Work to complete:
Write out once more the lines running from the top of the entries below to the line with "(flow/abc_area.script) instead of", both ends included.
......
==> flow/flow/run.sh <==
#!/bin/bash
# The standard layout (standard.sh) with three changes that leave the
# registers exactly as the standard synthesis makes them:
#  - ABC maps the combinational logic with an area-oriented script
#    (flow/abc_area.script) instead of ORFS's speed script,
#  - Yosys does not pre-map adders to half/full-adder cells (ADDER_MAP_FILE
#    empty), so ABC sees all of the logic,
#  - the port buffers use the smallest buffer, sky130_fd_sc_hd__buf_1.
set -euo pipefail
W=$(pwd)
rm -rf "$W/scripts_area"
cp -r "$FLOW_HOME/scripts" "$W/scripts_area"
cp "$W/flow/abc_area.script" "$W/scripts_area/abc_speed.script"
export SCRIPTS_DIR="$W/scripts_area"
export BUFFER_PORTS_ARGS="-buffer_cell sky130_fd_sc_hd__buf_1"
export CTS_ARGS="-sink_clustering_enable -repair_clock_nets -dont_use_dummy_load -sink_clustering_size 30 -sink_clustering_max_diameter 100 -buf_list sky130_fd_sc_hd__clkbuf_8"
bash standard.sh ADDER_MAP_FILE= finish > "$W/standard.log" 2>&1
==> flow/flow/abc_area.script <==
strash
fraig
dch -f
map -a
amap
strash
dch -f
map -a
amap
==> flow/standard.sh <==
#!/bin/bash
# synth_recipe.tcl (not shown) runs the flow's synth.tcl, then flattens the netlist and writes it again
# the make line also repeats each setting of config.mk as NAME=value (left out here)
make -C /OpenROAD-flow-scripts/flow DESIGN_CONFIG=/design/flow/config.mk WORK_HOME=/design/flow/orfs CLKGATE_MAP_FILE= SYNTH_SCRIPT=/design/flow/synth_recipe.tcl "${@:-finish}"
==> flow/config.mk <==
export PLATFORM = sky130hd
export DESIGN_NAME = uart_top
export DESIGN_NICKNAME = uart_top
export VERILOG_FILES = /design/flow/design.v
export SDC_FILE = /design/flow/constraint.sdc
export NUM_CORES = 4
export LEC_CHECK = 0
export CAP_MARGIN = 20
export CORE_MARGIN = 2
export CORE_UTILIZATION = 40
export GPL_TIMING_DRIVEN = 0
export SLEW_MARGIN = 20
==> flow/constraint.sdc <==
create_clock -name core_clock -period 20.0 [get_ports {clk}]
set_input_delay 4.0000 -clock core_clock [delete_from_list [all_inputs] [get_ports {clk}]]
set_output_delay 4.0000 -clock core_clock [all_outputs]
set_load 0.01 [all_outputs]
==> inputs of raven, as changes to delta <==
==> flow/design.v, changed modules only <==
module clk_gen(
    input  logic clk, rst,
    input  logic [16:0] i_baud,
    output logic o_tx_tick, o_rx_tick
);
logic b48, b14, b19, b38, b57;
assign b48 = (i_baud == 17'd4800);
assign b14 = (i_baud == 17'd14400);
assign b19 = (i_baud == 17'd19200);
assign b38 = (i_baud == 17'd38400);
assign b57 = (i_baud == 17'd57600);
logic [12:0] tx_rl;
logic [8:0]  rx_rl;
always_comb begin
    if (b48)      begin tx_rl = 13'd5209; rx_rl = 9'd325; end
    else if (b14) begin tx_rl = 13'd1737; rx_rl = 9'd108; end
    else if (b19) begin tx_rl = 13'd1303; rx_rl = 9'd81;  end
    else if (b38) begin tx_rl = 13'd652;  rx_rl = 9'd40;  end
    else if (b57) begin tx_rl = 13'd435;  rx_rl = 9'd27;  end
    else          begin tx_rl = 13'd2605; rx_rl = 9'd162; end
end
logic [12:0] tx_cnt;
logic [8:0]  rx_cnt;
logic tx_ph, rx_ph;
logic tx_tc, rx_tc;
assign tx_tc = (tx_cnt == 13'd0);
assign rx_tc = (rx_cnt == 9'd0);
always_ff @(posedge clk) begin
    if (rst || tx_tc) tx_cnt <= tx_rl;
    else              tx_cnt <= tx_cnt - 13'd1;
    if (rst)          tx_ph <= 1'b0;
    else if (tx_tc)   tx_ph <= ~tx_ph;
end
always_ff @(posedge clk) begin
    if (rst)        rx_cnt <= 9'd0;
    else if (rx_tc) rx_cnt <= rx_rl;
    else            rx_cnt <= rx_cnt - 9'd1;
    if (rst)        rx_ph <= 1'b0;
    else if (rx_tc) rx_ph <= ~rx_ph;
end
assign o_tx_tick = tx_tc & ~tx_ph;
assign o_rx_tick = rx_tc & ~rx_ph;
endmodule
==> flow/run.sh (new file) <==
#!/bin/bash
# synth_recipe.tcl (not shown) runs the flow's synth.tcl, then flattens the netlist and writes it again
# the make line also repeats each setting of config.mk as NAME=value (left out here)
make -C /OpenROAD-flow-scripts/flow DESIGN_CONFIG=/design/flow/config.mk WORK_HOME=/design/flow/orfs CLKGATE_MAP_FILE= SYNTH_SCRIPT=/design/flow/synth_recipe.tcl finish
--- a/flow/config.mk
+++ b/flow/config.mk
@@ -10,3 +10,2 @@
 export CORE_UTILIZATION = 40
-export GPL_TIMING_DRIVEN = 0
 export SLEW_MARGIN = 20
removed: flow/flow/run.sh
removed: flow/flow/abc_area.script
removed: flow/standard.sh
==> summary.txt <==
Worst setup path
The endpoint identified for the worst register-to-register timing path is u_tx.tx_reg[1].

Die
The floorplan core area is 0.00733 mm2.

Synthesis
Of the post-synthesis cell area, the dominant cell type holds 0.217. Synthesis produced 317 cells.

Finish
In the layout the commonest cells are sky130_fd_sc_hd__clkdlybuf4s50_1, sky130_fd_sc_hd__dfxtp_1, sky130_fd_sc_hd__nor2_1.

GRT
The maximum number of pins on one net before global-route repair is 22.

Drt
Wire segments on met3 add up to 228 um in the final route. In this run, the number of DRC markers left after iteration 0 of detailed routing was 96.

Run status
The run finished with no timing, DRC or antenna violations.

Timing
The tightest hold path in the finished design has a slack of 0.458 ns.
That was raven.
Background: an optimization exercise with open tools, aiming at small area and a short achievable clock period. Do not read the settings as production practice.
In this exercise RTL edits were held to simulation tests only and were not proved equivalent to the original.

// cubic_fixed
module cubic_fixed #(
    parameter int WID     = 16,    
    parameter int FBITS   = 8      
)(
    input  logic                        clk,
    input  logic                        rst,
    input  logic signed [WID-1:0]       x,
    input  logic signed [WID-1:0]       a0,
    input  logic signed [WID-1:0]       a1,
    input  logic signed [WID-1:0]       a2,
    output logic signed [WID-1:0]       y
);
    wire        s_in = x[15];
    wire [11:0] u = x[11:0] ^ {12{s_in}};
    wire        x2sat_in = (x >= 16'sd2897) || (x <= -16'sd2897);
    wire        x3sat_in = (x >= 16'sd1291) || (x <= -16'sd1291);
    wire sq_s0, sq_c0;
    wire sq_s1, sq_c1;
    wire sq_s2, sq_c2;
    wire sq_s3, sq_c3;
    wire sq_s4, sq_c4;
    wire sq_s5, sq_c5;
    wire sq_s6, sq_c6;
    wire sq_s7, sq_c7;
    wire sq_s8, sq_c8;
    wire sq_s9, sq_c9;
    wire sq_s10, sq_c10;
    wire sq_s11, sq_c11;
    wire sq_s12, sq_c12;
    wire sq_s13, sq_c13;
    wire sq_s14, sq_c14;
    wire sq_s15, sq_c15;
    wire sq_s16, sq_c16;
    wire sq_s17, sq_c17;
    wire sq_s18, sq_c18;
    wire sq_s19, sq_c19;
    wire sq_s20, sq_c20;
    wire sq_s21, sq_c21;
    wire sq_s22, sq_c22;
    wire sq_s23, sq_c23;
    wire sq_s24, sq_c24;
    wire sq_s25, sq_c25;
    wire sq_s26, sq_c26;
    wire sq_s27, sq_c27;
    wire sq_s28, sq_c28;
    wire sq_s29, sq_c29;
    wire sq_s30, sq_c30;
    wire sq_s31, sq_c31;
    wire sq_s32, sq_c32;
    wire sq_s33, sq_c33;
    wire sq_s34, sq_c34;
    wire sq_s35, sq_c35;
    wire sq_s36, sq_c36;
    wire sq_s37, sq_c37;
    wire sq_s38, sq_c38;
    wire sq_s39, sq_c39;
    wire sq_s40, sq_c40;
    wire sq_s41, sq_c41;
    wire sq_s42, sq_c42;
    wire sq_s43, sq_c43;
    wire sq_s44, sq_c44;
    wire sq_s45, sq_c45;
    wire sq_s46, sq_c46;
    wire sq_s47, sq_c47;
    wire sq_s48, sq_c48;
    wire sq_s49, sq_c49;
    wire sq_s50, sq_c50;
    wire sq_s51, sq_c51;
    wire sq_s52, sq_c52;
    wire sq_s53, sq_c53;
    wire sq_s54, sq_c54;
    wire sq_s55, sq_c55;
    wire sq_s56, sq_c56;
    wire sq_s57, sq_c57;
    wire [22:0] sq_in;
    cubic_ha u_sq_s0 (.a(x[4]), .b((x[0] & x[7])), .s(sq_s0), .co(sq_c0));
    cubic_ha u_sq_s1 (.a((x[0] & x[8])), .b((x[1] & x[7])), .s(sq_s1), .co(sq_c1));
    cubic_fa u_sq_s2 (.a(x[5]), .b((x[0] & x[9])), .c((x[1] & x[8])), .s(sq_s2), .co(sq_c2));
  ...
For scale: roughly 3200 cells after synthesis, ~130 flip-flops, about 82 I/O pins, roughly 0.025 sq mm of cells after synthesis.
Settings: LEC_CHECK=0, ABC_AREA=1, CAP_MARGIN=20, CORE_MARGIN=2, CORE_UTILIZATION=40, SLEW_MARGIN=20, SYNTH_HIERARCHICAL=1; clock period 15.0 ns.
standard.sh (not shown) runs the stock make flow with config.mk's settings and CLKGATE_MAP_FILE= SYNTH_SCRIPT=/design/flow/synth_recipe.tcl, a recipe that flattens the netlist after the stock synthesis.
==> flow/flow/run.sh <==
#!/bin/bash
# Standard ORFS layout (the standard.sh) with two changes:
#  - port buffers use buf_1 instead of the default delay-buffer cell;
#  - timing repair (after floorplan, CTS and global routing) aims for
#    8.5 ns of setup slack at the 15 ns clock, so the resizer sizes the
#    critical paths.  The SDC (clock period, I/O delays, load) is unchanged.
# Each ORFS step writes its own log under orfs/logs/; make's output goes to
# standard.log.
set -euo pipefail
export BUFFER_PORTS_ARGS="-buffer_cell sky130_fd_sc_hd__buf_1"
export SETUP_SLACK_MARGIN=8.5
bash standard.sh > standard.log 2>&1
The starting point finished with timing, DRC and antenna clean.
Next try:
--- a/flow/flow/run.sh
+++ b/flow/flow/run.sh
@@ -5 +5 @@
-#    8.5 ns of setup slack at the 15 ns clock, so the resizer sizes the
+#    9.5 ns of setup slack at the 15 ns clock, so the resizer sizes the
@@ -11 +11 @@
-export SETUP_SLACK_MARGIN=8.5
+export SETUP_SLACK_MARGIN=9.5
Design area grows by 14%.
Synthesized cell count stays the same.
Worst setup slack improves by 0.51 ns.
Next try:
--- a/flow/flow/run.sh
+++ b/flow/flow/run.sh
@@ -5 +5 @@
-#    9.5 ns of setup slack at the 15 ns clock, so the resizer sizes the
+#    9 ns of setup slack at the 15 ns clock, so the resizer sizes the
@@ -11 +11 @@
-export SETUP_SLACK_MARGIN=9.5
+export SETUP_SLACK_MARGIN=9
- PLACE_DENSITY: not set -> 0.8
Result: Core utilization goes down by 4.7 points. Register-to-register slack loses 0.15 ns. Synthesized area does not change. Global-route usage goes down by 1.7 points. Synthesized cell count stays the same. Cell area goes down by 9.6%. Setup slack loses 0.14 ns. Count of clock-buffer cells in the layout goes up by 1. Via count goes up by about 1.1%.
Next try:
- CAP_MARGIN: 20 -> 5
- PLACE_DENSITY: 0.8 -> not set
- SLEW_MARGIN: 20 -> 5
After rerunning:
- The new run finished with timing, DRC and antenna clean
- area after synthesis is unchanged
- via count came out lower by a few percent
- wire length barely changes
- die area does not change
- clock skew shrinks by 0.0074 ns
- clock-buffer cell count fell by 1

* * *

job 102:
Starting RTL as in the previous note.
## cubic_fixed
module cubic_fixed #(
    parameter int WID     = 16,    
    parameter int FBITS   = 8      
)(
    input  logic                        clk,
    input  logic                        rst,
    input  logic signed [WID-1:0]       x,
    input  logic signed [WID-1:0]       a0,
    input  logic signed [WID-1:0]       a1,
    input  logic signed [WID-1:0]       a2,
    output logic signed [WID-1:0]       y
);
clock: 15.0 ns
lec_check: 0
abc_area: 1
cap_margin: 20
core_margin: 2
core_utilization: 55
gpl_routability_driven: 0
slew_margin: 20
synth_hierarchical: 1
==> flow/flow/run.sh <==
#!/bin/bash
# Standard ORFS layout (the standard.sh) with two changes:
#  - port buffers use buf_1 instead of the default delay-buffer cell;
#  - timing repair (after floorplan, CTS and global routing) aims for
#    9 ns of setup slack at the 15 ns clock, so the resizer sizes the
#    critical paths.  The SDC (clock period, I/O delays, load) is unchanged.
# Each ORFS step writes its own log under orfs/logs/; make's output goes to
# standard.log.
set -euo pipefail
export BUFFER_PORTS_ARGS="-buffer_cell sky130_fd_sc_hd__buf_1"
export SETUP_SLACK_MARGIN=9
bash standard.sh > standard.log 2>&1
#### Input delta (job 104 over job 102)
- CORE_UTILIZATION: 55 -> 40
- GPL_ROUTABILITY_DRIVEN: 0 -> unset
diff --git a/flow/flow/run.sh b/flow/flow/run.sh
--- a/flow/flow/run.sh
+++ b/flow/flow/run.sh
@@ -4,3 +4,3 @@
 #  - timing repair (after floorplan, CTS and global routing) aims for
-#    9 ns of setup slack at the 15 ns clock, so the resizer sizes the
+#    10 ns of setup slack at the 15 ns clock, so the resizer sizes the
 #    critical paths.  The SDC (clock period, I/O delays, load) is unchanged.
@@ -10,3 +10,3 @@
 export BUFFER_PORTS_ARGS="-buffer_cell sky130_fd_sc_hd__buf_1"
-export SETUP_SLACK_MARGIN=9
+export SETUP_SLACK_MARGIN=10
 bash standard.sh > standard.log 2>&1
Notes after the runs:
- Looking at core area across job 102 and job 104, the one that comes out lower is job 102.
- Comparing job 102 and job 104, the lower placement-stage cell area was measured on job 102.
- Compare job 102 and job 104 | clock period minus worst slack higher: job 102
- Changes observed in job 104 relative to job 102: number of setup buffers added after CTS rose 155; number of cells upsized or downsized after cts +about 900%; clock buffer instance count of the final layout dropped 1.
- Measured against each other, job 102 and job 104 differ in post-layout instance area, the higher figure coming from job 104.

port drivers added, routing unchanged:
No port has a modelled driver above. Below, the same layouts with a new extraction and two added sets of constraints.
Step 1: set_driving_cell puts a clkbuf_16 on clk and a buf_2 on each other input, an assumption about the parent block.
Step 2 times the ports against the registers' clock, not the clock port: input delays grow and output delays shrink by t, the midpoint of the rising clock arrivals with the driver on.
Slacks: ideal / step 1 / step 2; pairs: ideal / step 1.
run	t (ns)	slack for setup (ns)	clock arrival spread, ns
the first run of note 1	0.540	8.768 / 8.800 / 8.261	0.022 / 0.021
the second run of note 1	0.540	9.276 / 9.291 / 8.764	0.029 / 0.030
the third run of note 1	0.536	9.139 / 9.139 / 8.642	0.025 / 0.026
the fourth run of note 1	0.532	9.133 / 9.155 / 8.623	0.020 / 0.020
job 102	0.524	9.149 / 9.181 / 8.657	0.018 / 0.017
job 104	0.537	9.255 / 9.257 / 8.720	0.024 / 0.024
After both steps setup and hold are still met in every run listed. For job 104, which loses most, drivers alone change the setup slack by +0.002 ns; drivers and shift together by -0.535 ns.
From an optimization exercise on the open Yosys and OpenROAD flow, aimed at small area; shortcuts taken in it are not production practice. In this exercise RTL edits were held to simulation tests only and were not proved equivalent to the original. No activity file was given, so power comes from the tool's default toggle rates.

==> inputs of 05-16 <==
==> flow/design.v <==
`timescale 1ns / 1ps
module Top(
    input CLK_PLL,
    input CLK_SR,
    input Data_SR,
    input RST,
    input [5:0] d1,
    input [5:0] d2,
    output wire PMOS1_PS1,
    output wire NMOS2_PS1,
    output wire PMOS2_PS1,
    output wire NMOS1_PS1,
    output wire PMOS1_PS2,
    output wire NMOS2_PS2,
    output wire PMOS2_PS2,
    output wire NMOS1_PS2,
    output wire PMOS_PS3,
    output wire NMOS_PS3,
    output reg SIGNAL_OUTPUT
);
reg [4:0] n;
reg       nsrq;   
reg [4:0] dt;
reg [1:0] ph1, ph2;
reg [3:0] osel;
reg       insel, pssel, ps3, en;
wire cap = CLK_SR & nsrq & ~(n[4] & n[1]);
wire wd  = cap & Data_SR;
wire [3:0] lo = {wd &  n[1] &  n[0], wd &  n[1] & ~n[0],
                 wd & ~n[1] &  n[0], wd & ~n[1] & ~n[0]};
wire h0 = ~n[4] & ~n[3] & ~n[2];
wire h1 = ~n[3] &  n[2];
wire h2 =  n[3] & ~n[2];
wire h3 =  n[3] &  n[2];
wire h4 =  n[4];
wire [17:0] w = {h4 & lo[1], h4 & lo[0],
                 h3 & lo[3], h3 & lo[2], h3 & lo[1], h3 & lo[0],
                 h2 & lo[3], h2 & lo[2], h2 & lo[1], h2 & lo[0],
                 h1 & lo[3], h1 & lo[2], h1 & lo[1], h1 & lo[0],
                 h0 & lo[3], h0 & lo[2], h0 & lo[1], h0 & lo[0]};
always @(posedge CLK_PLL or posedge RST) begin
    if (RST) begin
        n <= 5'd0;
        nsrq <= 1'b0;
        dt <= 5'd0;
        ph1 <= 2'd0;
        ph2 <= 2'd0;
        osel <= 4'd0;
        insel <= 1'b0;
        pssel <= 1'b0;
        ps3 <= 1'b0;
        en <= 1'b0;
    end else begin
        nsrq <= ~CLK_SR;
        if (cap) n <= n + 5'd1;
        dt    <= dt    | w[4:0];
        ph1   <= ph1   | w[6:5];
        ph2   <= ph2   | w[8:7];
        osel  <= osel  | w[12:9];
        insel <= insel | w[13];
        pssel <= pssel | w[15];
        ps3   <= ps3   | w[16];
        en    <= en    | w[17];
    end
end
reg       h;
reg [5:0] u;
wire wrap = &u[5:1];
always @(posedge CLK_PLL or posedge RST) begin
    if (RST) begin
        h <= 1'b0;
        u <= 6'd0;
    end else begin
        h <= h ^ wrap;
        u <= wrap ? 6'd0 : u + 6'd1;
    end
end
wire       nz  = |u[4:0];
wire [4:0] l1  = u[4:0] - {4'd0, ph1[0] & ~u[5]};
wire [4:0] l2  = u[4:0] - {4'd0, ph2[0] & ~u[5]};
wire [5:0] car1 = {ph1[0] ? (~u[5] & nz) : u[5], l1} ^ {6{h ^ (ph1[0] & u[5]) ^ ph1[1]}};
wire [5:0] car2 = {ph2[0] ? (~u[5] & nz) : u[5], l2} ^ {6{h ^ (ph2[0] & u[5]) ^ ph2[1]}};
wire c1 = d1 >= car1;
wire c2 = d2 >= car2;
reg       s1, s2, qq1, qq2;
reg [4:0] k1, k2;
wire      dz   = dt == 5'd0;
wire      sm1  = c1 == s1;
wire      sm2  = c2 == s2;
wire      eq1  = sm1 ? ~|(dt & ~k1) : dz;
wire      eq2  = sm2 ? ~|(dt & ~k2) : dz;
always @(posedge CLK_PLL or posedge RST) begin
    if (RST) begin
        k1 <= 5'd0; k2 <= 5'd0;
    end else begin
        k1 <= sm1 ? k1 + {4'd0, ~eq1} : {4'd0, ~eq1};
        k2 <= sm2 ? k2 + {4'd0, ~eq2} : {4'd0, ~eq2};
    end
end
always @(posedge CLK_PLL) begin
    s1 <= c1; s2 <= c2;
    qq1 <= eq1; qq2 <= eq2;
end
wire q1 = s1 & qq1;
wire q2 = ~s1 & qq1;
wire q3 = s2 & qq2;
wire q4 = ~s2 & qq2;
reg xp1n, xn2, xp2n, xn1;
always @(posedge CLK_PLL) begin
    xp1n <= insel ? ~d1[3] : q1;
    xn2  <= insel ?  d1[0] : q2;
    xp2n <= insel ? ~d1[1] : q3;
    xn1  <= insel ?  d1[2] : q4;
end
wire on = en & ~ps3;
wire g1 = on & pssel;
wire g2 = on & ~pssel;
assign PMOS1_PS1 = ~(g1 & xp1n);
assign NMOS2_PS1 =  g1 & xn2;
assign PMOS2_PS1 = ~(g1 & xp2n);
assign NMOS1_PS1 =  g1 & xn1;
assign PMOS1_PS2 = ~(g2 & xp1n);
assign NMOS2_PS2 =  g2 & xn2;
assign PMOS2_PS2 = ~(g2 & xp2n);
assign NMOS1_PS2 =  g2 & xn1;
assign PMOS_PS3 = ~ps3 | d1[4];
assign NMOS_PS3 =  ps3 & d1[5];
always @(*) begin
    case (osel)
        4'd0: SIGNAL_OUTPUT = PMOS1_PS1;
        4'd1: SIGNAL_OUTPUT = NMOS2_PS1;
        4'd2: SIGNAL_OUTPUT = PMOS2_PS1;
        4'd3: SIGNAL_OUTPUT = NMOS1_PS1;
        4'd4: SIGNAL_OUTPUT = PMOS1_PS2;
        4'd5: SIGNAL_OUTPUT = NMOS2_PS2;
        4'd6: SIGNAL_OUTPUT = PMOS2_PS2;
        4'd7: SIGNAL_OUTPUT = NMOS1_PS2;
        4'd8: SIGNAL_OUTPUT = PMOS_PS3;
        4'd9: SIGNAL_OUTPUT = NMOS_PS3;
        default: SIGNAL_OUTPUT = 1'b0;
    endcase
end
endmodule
......
Finished task:
==> flow/flow/run.sh <==
#!/bin/bash
# The standard layout (standard.sh) with three changes that leave the
# registers exactly as the standard synthesis makes them:
#  - ABC maps the combinational logic with an area-oriented script
#    (flow/abc_area.script) instead of ORFS's speed script,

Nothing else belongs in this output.